Clearly the GOH is planning to saddle the private sector with 
some portion of the fees.  On the other hand, by assuming 
they will be forced to pay the full costs, the private sector 
has chosen to base its protest on the most extreme 
possibility.  Yet, given Cosenza's less-than-forthright 
discussion of the fees and manifest annoyance with the 
business community for raising the question, they are likely 
correct to be wary.  End Comment.) 
 
Potentially Undermining CAFTA and MCC Benefits 
--------------------------------------------- - 
 
11. (C) If set too high, these fees threaten the benefits of 
CAFTA, MCC, and other development programs.  MCC, for 
example, is in the midst of negotiating a grant ("Compact") 

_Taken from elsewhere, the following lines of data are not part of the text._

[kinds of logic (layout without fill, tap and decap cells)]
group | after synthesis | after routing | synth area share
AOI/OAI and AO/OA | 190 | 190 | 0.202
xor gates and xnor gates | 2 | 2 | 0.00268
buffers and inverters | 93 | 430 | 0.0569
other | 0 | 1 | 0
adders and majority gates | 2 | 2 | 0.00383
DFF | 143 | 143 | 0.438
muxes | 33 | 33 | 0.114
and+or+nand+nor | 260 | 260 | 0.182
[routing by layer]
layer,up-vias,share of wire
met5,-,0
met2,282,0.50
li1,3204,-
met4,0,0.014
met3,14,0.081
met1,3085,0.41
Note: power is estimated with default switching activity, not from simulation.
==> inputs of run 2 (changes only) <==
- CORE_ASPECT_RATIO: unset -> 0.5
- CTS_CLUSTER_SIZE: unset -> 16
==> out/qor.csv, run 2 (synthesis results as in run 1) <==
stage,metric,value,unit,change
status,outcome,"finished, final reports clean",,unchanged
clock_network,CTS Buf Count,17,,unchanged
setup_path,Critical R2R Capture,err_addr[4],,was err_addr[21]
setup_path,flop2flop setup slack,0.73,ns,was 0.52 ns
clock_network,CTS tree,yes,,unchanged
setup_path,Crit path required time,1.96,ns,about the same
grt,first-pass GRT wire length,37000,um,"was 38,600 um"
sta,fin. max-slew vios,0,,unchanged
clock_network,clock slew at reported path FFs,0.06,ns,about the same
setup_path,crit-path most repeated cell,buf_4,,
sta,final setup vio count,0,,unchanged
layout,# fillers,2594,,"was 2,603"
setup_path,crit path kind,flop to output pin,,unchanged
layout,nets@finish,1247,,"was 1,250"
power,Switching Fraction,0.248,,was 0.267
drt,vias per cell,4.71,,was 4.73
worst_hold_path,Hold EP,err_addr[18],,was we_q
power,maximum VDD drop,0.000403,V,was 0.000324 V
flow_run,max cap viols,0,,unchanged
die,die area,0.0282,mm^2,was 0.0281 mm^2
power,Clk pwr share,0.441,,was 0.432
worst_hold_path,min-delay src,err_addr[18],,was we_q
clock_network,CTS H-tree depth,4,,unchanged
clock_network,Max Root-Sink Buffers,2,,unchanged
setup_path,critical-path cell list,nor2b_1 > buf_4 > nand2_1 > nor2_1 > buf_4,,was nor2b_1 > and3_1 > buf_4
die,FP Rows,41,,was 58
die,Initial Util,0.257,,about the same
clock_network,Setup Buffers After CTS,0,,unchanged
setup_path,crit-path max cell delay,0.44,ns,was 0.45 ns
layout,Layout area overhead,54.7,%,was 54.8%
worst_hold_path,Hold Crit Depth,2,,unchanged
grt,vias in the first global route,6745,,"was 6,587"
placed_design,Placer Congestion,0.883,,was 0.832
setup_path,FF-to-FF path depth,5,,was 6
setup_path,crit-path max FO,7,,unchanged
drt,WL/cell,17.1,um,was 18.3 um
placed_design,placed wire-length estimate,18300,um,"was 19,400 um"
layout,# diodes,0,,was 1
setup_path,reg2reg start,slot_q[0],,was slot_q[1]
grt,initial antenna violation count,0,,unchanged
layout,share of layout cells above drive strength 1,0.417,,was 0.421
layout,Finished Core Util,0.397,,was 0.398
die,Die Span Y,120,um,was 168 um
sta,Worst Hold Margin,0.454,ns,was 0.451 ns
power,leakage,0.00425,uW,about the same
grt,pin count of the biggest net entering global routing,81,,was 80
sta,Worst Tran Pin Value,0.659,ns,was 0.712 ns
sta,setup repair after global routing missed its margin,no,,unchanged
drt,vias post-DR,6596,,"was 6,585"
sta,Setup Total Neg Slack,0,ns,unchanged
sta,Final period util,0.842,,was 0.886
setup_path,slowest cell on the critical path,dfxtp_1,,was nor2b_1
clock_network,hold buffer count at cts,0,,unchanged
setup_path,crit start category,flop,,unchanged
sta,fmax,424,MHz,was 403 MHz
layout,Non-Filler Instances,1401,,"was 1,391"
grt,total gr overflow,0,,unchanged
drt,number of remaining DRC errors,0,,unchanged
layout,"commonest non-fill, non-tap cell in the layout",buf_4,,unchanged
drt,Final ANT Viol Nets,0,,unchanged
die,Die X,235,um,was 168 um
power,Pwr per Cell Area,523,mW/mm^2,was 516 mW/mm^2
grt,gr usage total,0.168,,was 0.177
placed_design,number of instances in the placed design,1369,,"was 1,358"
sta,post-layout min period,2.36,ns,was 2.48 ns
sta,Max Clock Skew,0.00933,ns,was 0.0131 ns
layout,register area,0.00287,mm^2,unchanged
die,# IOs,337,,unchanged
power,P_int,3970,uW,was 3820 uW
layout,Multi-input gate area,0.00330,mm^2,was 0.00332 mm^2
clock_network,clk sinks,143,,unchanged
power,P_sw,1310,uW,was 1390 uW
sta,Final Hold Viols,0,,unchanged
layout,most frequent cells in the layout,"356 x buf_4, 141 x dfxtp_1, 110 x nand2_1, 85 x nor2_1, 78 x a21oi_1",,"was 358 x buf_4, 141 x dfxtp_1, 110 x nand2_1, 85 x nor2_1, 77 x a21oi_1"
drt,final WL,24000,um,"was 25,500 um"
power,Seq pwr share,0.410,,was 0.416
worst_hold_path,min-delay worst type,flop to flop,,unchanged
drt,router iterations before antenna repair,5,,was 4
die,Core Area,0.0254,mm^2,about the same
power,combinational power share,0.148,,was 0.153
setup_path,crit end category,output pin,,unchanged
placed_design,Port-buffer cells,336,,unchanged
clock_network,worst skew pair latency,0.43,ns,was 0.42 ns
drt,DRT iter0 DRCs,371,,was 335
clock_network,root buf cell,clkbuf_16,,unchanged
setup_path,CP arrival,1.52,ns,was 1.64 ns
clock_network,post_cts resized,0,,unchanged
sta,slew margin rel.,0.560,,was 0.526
$ cat src/rtl/packet_pkg.sv
// ---------------------------------------------------------------------------
// packet_pkg
// Shared definitions for the packet transmitter and its peer receiver:
// default framing constants, the 3-bit transmitter state encoding and the
// response code bytes exchanged between executor and receiver.
// ---------------------------------------------------------------------------
package packet_pkg;

    // Framing defaults
    localparam logic [7:0] SYNC_BYTE_DEFAULT = 8'hA5;
    localparam int         MAX_LEN_DEFAULT   = 16;
    localparam int         BUF_DEPTH         = 16;

    // Transmitter state encoding (3 bits)
    typedef enum logic [2:0] {
        ST_IDLE = 3'd0,
        ST_SYNC = 3'd1,
        ST_LEN  = 3'd2,
        ST_DATA = 3'd3,
        ST_CSUM = 3'd4
    } tx_state_e;

    // Response codes shared with the receiver
    localparam logic [7:0] RSP_ACK     = 8'h80;
    localparam logic [7:0] RSP_NAK     = 8'h81;
    localparam logic [7:0] RSP_VERSION = 8'h85;

endpackage

$ cat src/rtl/packet_tx.sv
// ---------------------------------------------------------------------------
// packet_tx
// Frames a captured payload as SYNC_BYTE, length, payload[0..len-1],
// checksum and streams it one byte per transfer toward a UART transmitter.
//
// Handshake: a byte transfers on every rising edge where out_valid and
// out_ready are both high. Once out_valid is raised it stays high, with
// out_byte stable, until that byte transfers; out_valid never depends on
// out_ready. out_byte is 0 whenever out_valid is 0.
//
// Ports
//   clk             sole clock, rising edge
//   rst             synchronous active-low reset
//   tx_packet_wr    one-cycle send request
//   tx_payload_len  payload byte count (accepted when <= MAX_LEN)
//   tx_buf0..15     payload bytes, tx_buf0 sent first
//   tx_busy         high while a frame is held or being sent
//   tx_overrun      one-cycle pulse when a request is dropped
//   out_byte        serial byte toward the UART transmitter
//   out_valid       out_byte is valid
//   out_ready       sink accepts out_byte
//   dbg_state_o     current FSM state, for observation
// ---------------------------------------------------------------------------
module packet_tx
    import packet_pkg::*;
#(
    parameter logic [7:0] SYNC_BYTE = SYNC_BYTE_DEFAULT,
    parameter int         MAX_LEN   = MAX_LEN_DEFAULT
) (
    input  logic       clk,
    input  logic       rst,
    input  logic       tx_packet_wr,
    input  logic [7:0] tx_payload_len,
    input  logic [7:0] tx_buf0,
    input  logic [7:0] tx_buf1,
    input  logic [7:0] tx_buf2,
    input  logic [7:0] tx_buf3,
    input  logic [7:0] tx_buf4,
    input  logic [7:0] tx_buf5,
    input  logic [7:0] tx_buf6,
    input  logic [7:0] tx_buf7,
    input  logic [7:0] tx_buf8,
    input  logic [7:0] tx_buf9,
    input  logic [7:0] tx_buf10,
    input  logic [7:0] tx_buf11,
    input  logic [7:0] tx_buf12,
    input  logic [7:0] tx_buf13,
    input  logic [7:0] tx_buf14,
    input  logic [7:0] tx_buf15,
    output logic       tx_busy,
    output logic       tx_overrun,
    output logic [7:0] out_byte,
    output logic       out_valid,
    input  logic       out_ready,
    output logic [2:0] dbg_state_o
);

    tx_state_e  state_q, state_d;

    logic [7:0] buf_in [BUF_DEPTH];
    logic [7:0] buf_q  [BUF_DEPTH];
    logic [7:0] buf_d  [BUF_DEPTH];
    logic [7:0] len_q, len_d;
    logic [3:0] idx_q, idx_d;
    logic [7:0] csum_q, csum_d;
    logic       overrun_q, overrun_d;

    logic       xfer;
    logic       accept;
    logic       last_data;

    assign buf_in[0]  = tx_buf0;
    assign buf_in[1]  = tx_buf1;
    assign buf_in[2]  = tx_buf2;
    assign buf_in[3]  = tx_buf3;
    assign buf_in[4]  = tx_buf4;
    assign buf_in[5]  = tx_buf5;
    assign buf_in[6]  = tx_buf6;
    assign buf_in[7]  = tx_buf7;
    assign buf_in[8]  = tx_buf8;
    assign buf_in[9]  = tx_buf9;
    assign buf_in[10] = tx_buf10;
    assign buf_in[11] = tx_buf11;
    assign buf_in[12] = tx_buf12;
    assign buf_in[13] = tx_buf13;
    assign buf_in[14] = tx_buf14;
    assign buf_in[15] = tx_buf15;

    assign xfer   = out_valid & out_ready;
    assign accept = tx_packet_wr && (state_q == ST_IDLE) &&
                    (int'(tx_payload_len) <= MAX_LEN);
    // A length of 16 truncates to 0 in 4 bits, so len-1 lands on index 15.
    assign last_data = (idx_q == 4'(len_q - 8'd1));

    // ---------------- FSM: state register ----------------
    always_ff @(posedge clk) begin
        if (!rst) begin
            state_q <= ST_IDLE;
        end else begin
            state_q <= state_d;
        end
    end

    // ---------------- FSM: next state ----------------
    always_comb begin
        state_d = state_q;
        case (state_q)
            ST_IDLE: if (accept) state_d = ST_SYNC;
            ST_SYNC: if (xfer)   state_d = ST_LEN;
            ST_LEN:  if (xfer)   state_d = (len_q == 8'd0) ? ST_CSUM : ST_DATA;
            ST_DATA: if (xfer && last_data) state_d = ST_CSUM;
            ST_CSUM: if (xfer)   state_d = ST_IDLE;
            default:             state_d = ST_IDLE;
        endcase
    end

    // ---------------- FSM: outputs ----------------
    always_comb begin
        tx_busy     = (state_q != ST_IDLE);
        out_valid   = (state_q != ST_IDLE);
        tx_overrun  = overrun_q;
        dbg_state_o = state_q;
        out_byte    = 8'h00;
        case (state_q)
            ST_SYNC: out_byte = SYNC_BYTE;
            ST_LEN:  out_byte = len_q;
            ST_DATA: out_byte = buf_q[idx_q];
            ST_CSUM: out_byte = csum_q;
            default: out_byte = 8'h00;
        endcase
    end

    // ---------------- Capture bank, index and checksum ----------------
    always_comb begin
        len_d     = len_q;
        buf_d     = buf_q;
        idx_d     = idx_q;
        csum_d    = csum_q;
        // Any request that is not taken (busy or oversize) is reported.
        overrun_d = tx_packet_wr && !accept;
        if (accept) begin
            len_d  = tx_payload_len;
            buf_d  = buf_in;
            idx_d  = 4'd0;
            // Checksum starts from the length byte, payload is added per transfer.
            csum_d = tx_payload_len;
        end else if ((state_q == ST_DATA) && xfer) begin
            idx_d  = idx_q + 4'd1;
            csum_d = csum_q + out_byte;
        end
    end

    always_ff @(posedge clk) begin
        if (!rst) begin
            len_q     <= 8'h00;
            idx_q     <= 4'd0;
            csum_q    <= 8'h00;
            overrun_q <= 1'b0;
            for (int i = 0; i < BUF_DEPTH; i++) begin
                buf_q[i] <= 8'h00;
            end
        end else begin
            len_q     <= len_d;
            buf_q     <= buf_d;
            idx_q     <= idx_d;
            csum_q    <= csum_d;
            overrun_q <= overrun_d;
        end
    end

endmodule

$ cat config.mk
export PLATFORM = sky130hd
export DESIGN_NAME = packet_tx
export DESIGN_NICKNAME = d
export VERILOG_FILES = /design/src/rtl/packet_pkg.sv /design/src/rtl/packet_tx.sv
export SDC_FILE = /design/constraint.sdc
export NUM_CORES = 1
export LEC_CHECK = 0
export ABC_AREA = 1
export CELL_PAD_IN_SITES_DETAIL_PLACEMENT = 1
export CELL_PAD_IN_SITES_GLOBAL_PLACEMENT = 1
export CORE_MARGIN = 2
export CORE_UTILIZATION = 39
export DETAILED_ROUTE_END_ITERATION = 10
export PLACE_DENSITY_LB_ADDON = 0.08
export SYNTH_ARGS = -nofsm -noshare
export SYNTH_HDL_FRONTEND = slang
export SYNTH_SLANG_ARGS = --single-unit
$ cat constraint.sdc
create_clock -name clk -period 5.18 [get_ports clk]
set_input_delay 1.036 -clock clk [delete_from_list [all_inputs] [get_ports clk]]
set_output_delay 1.036 -clock clk [all_outputs]
set_load 0.005 [all_outputs]
Yosys cells after proc, flatten, opt, wreduce, memory -nomap -nowiden
Index checks and enable logic that the tools add are counted.
{ "totals": {"in_bits": 140, "output_inout_bits": 14, "register_bits": 152, "word_cells": 64} }
{ "classes": {"reduce_logical": 12, "magnitude_cmp": 2, "n_eq_ne": 10, "add_sub_neg": 3, "muxes": 13, "bitwise_logic": 3} }
{ "ops": {"columns": ["cell", "n"], "rows": [
  ["8-bit binary-select mux with 4-bit select", 1],
  ["8-bit two-way mux", 4],
  ["8-bit one-hot mux with 4 select lines", 1],
  ["3-bit two-way mux", 6],
  ["3-bit one-hot mux with 5 select lines", 1],
  ["2-bit != test (second input constant)", 5],
  ["8-bit adder", 1],
  ["8-bit by 5-bit <= comparator with 1-bit output (second input constant)", 1],
  ["8-bit logical NOT", 1],
  ["3-bit by 2-bit equality test with 1-bit output (second input constant)", 2],
  ["5-bit greater-or-equal comparator (second input constant)", 1],
  ["1-bit logical AND", 5],
  ["4-bit inverter with 5-bit output", 1],
  ["5-bit AND reduction", 1],
  ["4-bit by 1-bit adder with 4-bit output (second input constant)", 1],
  ["4-bit equality test", 1],
  ["4-bit by 1-bit subtractor with 4-bit output (second input constant)", 1],
  ["3-bit by 1-bit equality test with 1-bit output (second input constant)", 1],
  ["3-bit equality test (second input constant)", 1],
  ["3-bit logical NOT", 1],
  ["3-bit nonzero test", 1],
  ["2-bit nonzero test", 1],
  ["2-bit OR reduction", 1],
  ["1-bit bitwise AND", 1],
  ["other kinds (2)", 2]
]} }

Longest topological paths before layout
Gate-level depths: netlist of the first run.
{ "logic_depth": {"word_depth": 8, "ltp_mapped": 20, "depth_no_buf": 17} }

Worst setup path before layout of the first run
Ideal clock, no wire load.
{ "synth_path": {"path_kind": "flip-flop to flip-flop", "start": "reg idx_q[0]", "end": "reg csum_q[6]", "slack_ns": 2.413, "t_arrival_ns": 2.696, "setup_ns": 0.071, "t_required_ns": 5.109, "synth_period_minus_slack_ns": 2.767, "path_buffers": 2, "path_stages_with_launch": 19, "path_cell_list": "dfxtp_1 buf_2 clkbuf_1 nor2_1 o221ai_1 nand3_1 nand2_1 a22oi_1 o211ai_1 ha_1 inv_1 fa_1 o21ai_0 nand2_1 nand2_1 a21oi_1 xnor2_1 nand2_1 a21oi_1"} }
{ "synth_between": {"elab_chain_cells": 8} }
{ "synth_rtl": {"columns": ["item", "line_no", "rtl"], "rows": [
  ["start, declared", "packet_tx.sv:64", "logic [3:0] idx_q, idx_d;"],
  ["start signal, assigned", "packet_tx.sv:165", "idx_q <= idx_d;"],
  ["4-bit inverter with 5-bit output (implied by the code)", "packet_tx.sv:127", "ST_DATA: out_byte = buf_q[idx_q];"],
  ["8-bit binary-select mux with 4-bit select", "packet_tx.sv:127", null],
  ["8-bit two-way mux (implied by the code) (2 in a row)", "packet_tx.sv:127", null],
  ["8-bit one-hot mux with 4 select lines", "packet_tx.sv:124", "case (state_q)"],
  ["named net out_byte[0]", "packet_tx.sv:52", "output logic [7:0] out_byte,"],
  ["8-bit adder", "packet_tx.sv:149", "csum_d = csum_q + out_byte;"],
  ["8-bit two-way mux", "packet_tx.sv:147", "end else if ((state_q == ST_DATA) && xfer) begin"],
  ["8-bit two-way mux", "packet_tx.sv:141", "if (accept) begin"],
  ["end signal, assigned", "packet_tx.sv:166", "csum_q <= csum_d;"],
  ["end, declared", "packet_tx.sv:65", "logic [7:0] csum_q, csum_d;"]
]} }
The timed path passes the listed nets, and every way through them passes these cells. The select of a mux whose other input is x is not followed.
A chain may end at the register's enable or synchronous reset.

Worst setup path after layout of the first run
{ "layout_path": {"start": "reg idx_q[0]", "end": "out out_byte[3]"} }
{ "layout_between": {"elab_chain_cells": 5} }
{ "layout_rtl": {"columns": ["item", "line_no"], "rows": [
  ["4-bit inverter with 5-bit output (implied by the code)", "packet_tx.sv:127"],
  ["8-bit binary-select mux with 4-bit select", "packet_tx.sv:127"],
  ["8-bit two-way mux (implied by the code) (2 in a row)", "packet_tx.sv:127"],
  ["8-bit one-hot mux with 4 select lines", "packet_tx.sv:124"],
  ["end, declared", "packet_tx.sv:52"]
]} }
Every way passes these cells. The select of a mux whose other input is x is not followed.

==> results of run 1 <==
## synthesized netlist by cell type (2+ instances only)
library cell | count | area, sq um
o211ai_1 | 15 | 113
nand4_1 | 3 | 18.8
xor2_1 | 3 | 26.3
nor3_1 | 2 | 10.0
a31oi_1 | 4 | 25.0
nor2_4 | 2 | 22.5
o21ai_0 | 93 | 465
buf_4 | 5 | 37.5
inv_2 | 3 | 11.3
nor4_1 | 3 | 18.8
o22ai_1 | 16 | 100
inv_1 | 43 | 161
nand2_2 | 2 | 12.5
a21oi_1 | 29 | 145
clkbuf_1 | 41 | 154
xnor2_1 | 5 | 43.8
nand3_1 | 23 | 115
buf_2 | 15 | 75.1
o21ai_1 | 102 | 510
or2_2 | 2 | 12.5
o221ai_1 | 17 | 149
nand2_1 | 83 | 312
nor2_1 | 300 | 1130
ha_1 | 10 | 125
buf_6 | 10 | 113
dfxtp_1 | 152 | 3040
o2111ai_1 | 2 | 17.5
## flip-flops by register name, indices dropped and copies added (netlist names)
name,flops
idx_q,4
buf_q,128
dbg_state_o,3
len_q,8
csum_q,8
tx_overrun,1
## where the power goes
group / leakage (nW) / switching [mW] / internal (mW)
logic: 2.31 / 0.162 / 0.185
clock network: 0.307 / 0.519 / 0.858
registers: 1.23 / 0.0259 / 1.21
total: 3.85 / 0.707 / 2.25
## worst max-delay path, delay by kind of cell (launching register included)
kind	cells	cell delay, ns
AND/OR/NAND/NOR	2	0.23
flip-flops	1	0.32
AO/OA/AOI/OAI	4	0.95
buffers and inverters	2	1.34
## layout make-up
cell class,instances,share of cell area
multi-input cells,728,0.377
flip-flops and latches,152,0.329
well taps,229,0.0310
inverters,47,0.0192
clock buffers,17,0.0460
repair buffers,161,0.173
clock inverters,14,0.0240
## per-stage QoR
stage	power [mW]	hold slack, ns
2_1_floorplan	1.42	0.429
3_3_place_gp	1.60	0.441
3_5_place_dp	1.61	0.455
4_1_cts	2.98	0.464
5_1_grt	3.07	0.485
6_report	2.96	0.461
## per-layer routing
layer | track usage | part of all wire
met3 | 0.0456 | 0.040
met2 | 0.410 | 0.49
met5 | 0 | 0
met4 | 0.0654 | 0.016
met1 | 0.306 | 0.45
## final timing paths
path,slack [ns],startpoint,endpoint
max reg2reg,1.50,idx_q[0],csum_q[6]
min,0.46,buf_q[71],buf_q[71]
max,0.87,idx_q[0],out_byte[3]
min reg2reg,0.46,buf_q[71],buf_q[71]
## cells by family (layout without fill, tap and decap cells)
group | after synthesis | after routing
XOR/XNOR | 8 | 8
buffers and inverters | 120 | 239
AO/OA/AOI/OAI | 283 | 283
adder cells (fa/ha/maj) | 11 | 11
AND/OR/NAND/NOR | 426 | 426
flip-flops | 152 | 152
==> results.md, run 1 <==
* Run status: completed
* Simple logic cell fraction of the synthesized area at 0.239
* RSZ-0062 raised after global routing: no
* Mapped Nets at approximately 1,200
* Initial Utilization at 0.397
* Postcts setup bufs at 0
* Peak Freq at approximately 230 MHz
* Chip height at between 100 and 150 microns
* Pin count of the biggest net entering global routing at roughly 120
* Leading cell type in the layout, fill and taps excluded: nor2_1
* DIE AREA at approximately 0.019 sq mm
* Util after Layout at 0.516
* Final hold vios at 0
* Synth warnings at 0
* Slew Viols, Final at 0
* Fraction of layout cells with a size suffix above 1 at 0.0500
* R2R cell count at 17
* Fin crit period at about 4.3 ns
* Sequential fraction of the synthesis area at 0.429
* Yosys reg bits at 152
* Synthesized-area fraction occupied by adder cells at 0.0204
* Nets at 1,258
* Inserted Clock Buffers at 17
* Initial antenna violation count at 0
* Setup_tns at 0 ns
* Drt wl/cell at roughly 17 microns
* # fillers at around 2,300
* Tcrit/Tclk final at 0.832
* 1st-iter DRT viols at 449
* Clk Latency, worst-skew pair at between 0.4 and 0.5 ns
* # port buffers at 153
* HPWL Detailed at around 15,000 microns
* Total wire length after detailed routing at roughly 23,000 microns
* Die Wd at about 140 microns
* Vias in the first global route at approximately 7,200
* Core area at 0.0179 sq mm
* Fin area at between 0.009 and 0.01 sq mm
* Crit end category: output port
* Final antenna-violating net count at 0
* Placed Cells at 1,317
* Reg area at between 0.003 and 0.004 sq mm
* Xor/xnor share of the synthesized area at 0.00987
* Maximum vdd drop at 0.216 mV
* Arr. time, crit path at about 3.3 ns
* Min-Delay Path Class: flop to flop
* Syn_area_per_cell at 7.10 sq um
* Hold buffer count at CTS at 0
* Most frequent cells in the layout: 300 x nor2_1, 152 x clkdlybuf4s50_1, 151 x dfxtp_1
* DR vias/cell at approximately 5.3
* CTS resizes at 0
* Maxcap violations at 0
* Drt drc at 0
* Post-synthesis mux area share at 0
* Area of the multi-input gates at approximately 0.0035 sq mm
* Distinct cells, synth at 42
* Power Dens Cells at roughly 320 mW/mm^2
* H-tree Lvls at 4
* Slew HR at 0.263
* Most common flop cell mapped by yosys: dfxtp_1
* Crit Path Max Fanout at 65
* Final setup margin at between 0.8 and 0.9 ns
* Post-synthesis compound-gate area fraction at 0.221
* CTS Sinks at ~150
* Worst-path cell chain: inv_2 > o21ai_0 > o221ai_1 > o211ai_1 > nand2_1 > nand2_1 > o211ai_1 > clkdlybuf4s50_1
* Inserted Diodes at 0
* CP required at 4.14 ns
* Pre-CTS WS at roughly 1.4 ns
* Leakage at 3.85 nW
* Startpoint types: flop
* I/O pin cnt at ~150
* Placement Cell Area at ~0.0086 sq mm
* Clock transition at path regs at about 0.06 ns
* First-pass GRT wire length at approximately 37,000 microns
* Row count at around 50
* Hold Path Depth at 2
* Synth Cell Area at about 0.0071 sq mm
* Post-synth EDFFs at 0
* Total track usage at 0.238
* Finish-stage setup viols at 0
* Slowest CP cell: inv_2
* FFs w/ async S/R, synth at 0
* CP Class: flop to output port
* GRT overflow at 0
* TritonCTS clock tree: done
* Via count at 7,126
* Final std cells w/o fill at between 1,000 and 1,500
* Final GP Congestion at about 0.84
* First drt pass iteration count at 5
* Setup Skew at approximately 0.012 ns
* CP max stage delay at ~0.79 ns
* CTS max path bufs at 2
* Largest family of logic cells by synthesized area: simple AND/OR/NAND/NOR gates
* Root Driver: clkbuf_16
* Slew @ Worst Pin at approximately 1.1 ns
* Synth Instances at 1,000
* Layout area overhead at 30.2%
(Power assumes the default switching activity.)
==> inputs of run 2 (changes only) <==
--- a/config.mk
+++ b/config.mk
@@ -9,7 +9,7 @@
 export CELL_PAD_IN_SITES_DETAIL_PLACEMENT = 1
 export CELL_PAD_IN_SITES_GLOBAL_PLACEMENT = 1
 export CORE_MARGIN = 2
-export CORE_UTILIZATION = 39
+export CORE_UTILIZATION = 33
 export DETAILED_ROUTE_END_ITERATION = 10
 export PLACE_DENSITY_LB_ADDON = 0.08
 export SYNTH_ARGS = -nofsm -noshare
==> constraint.sdc (replaced) <==
create_clock -name clk -period 3.65 [get_ports clk]
set_input_delay 0.73 -clock clk [delete_from_list [all_inputs] [get_ports clk]]
set_output_delay 0.73 -clock clk [all_outputs]
set_load 0.005 [all_outputs]
==> run 2 against run 1 <==
Compared with the run above: register-to-register slack worse by 1.1 ns; largest cell class unchanged; global-route usage shrank 2.3 points; largest power group unchanged; critical path depth unchanged.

with the GOH of approximately USD 200 million over five years 
to improve roads and production of value-added agriculture. 
The MCC's mandate is to promote poverty reduction through 
economic growth.  The current proposal does so by shifting 
subsistence farmers toward non-traditional agricultural 
exports and by investing in roads (the "dry canal") to 
facilitate delivery of these and other export goods to the 
international market via Puerto Cortes.  Thus, the GOH's 
proposed MCC project directly supports export-driven economic 
growth led by the value-added agricultural and maquila 
sectors.  In complete contradiction of these goals, the 
onerous port fees contained in the new legislation would 
threaten to render these nascent industries uncompetitive. 
By steeply increasing costs at Cortes (the destination of the 
increased production spurred by MCC), these fees would risk 
dramatically reducing the anticipated benefits.  If these 
fees are passed on in large part to exporters and importers, 
exports will not prosper, jobs will not be created, and the 
sustainable growth sought by the GOH and the MCC will not 
take hold.  A similar logic applies to the benefits of CAFTA 
and to any future trade agreements with the EU.  According to 
industry representative, these fees would render moot the 
current debates over whether Honduran textiles or bananas can 
compete:  with these added fees, they likely could not. 
 
Comment and Next Steps 
---------------------- 
 
12. (C) Post has demarched appropriate senior-level officials 
to encourage the GOH not to pass along steep additional fees 
that would render the port or the exporters who use it 
uncompetitive regionally and internationally.  Post will 
monitor this issue carefully as it develops and will continue 
to impress upon the GOH that the proposed fees are export 
taxes in thin disguise (and therefore economically damaging), 
that they potentially undermine the benefits of both CAFTA 
and the MCC program, and that they will result in growing 
diversion of trade and investment away from Honduras.  In 
Post's view, the fee should be paid largely or entirely from 
increased customs revenues, or at least should be minimized 
for importers, while exporters, the growth engine of this 
economy, should be exempted entirely.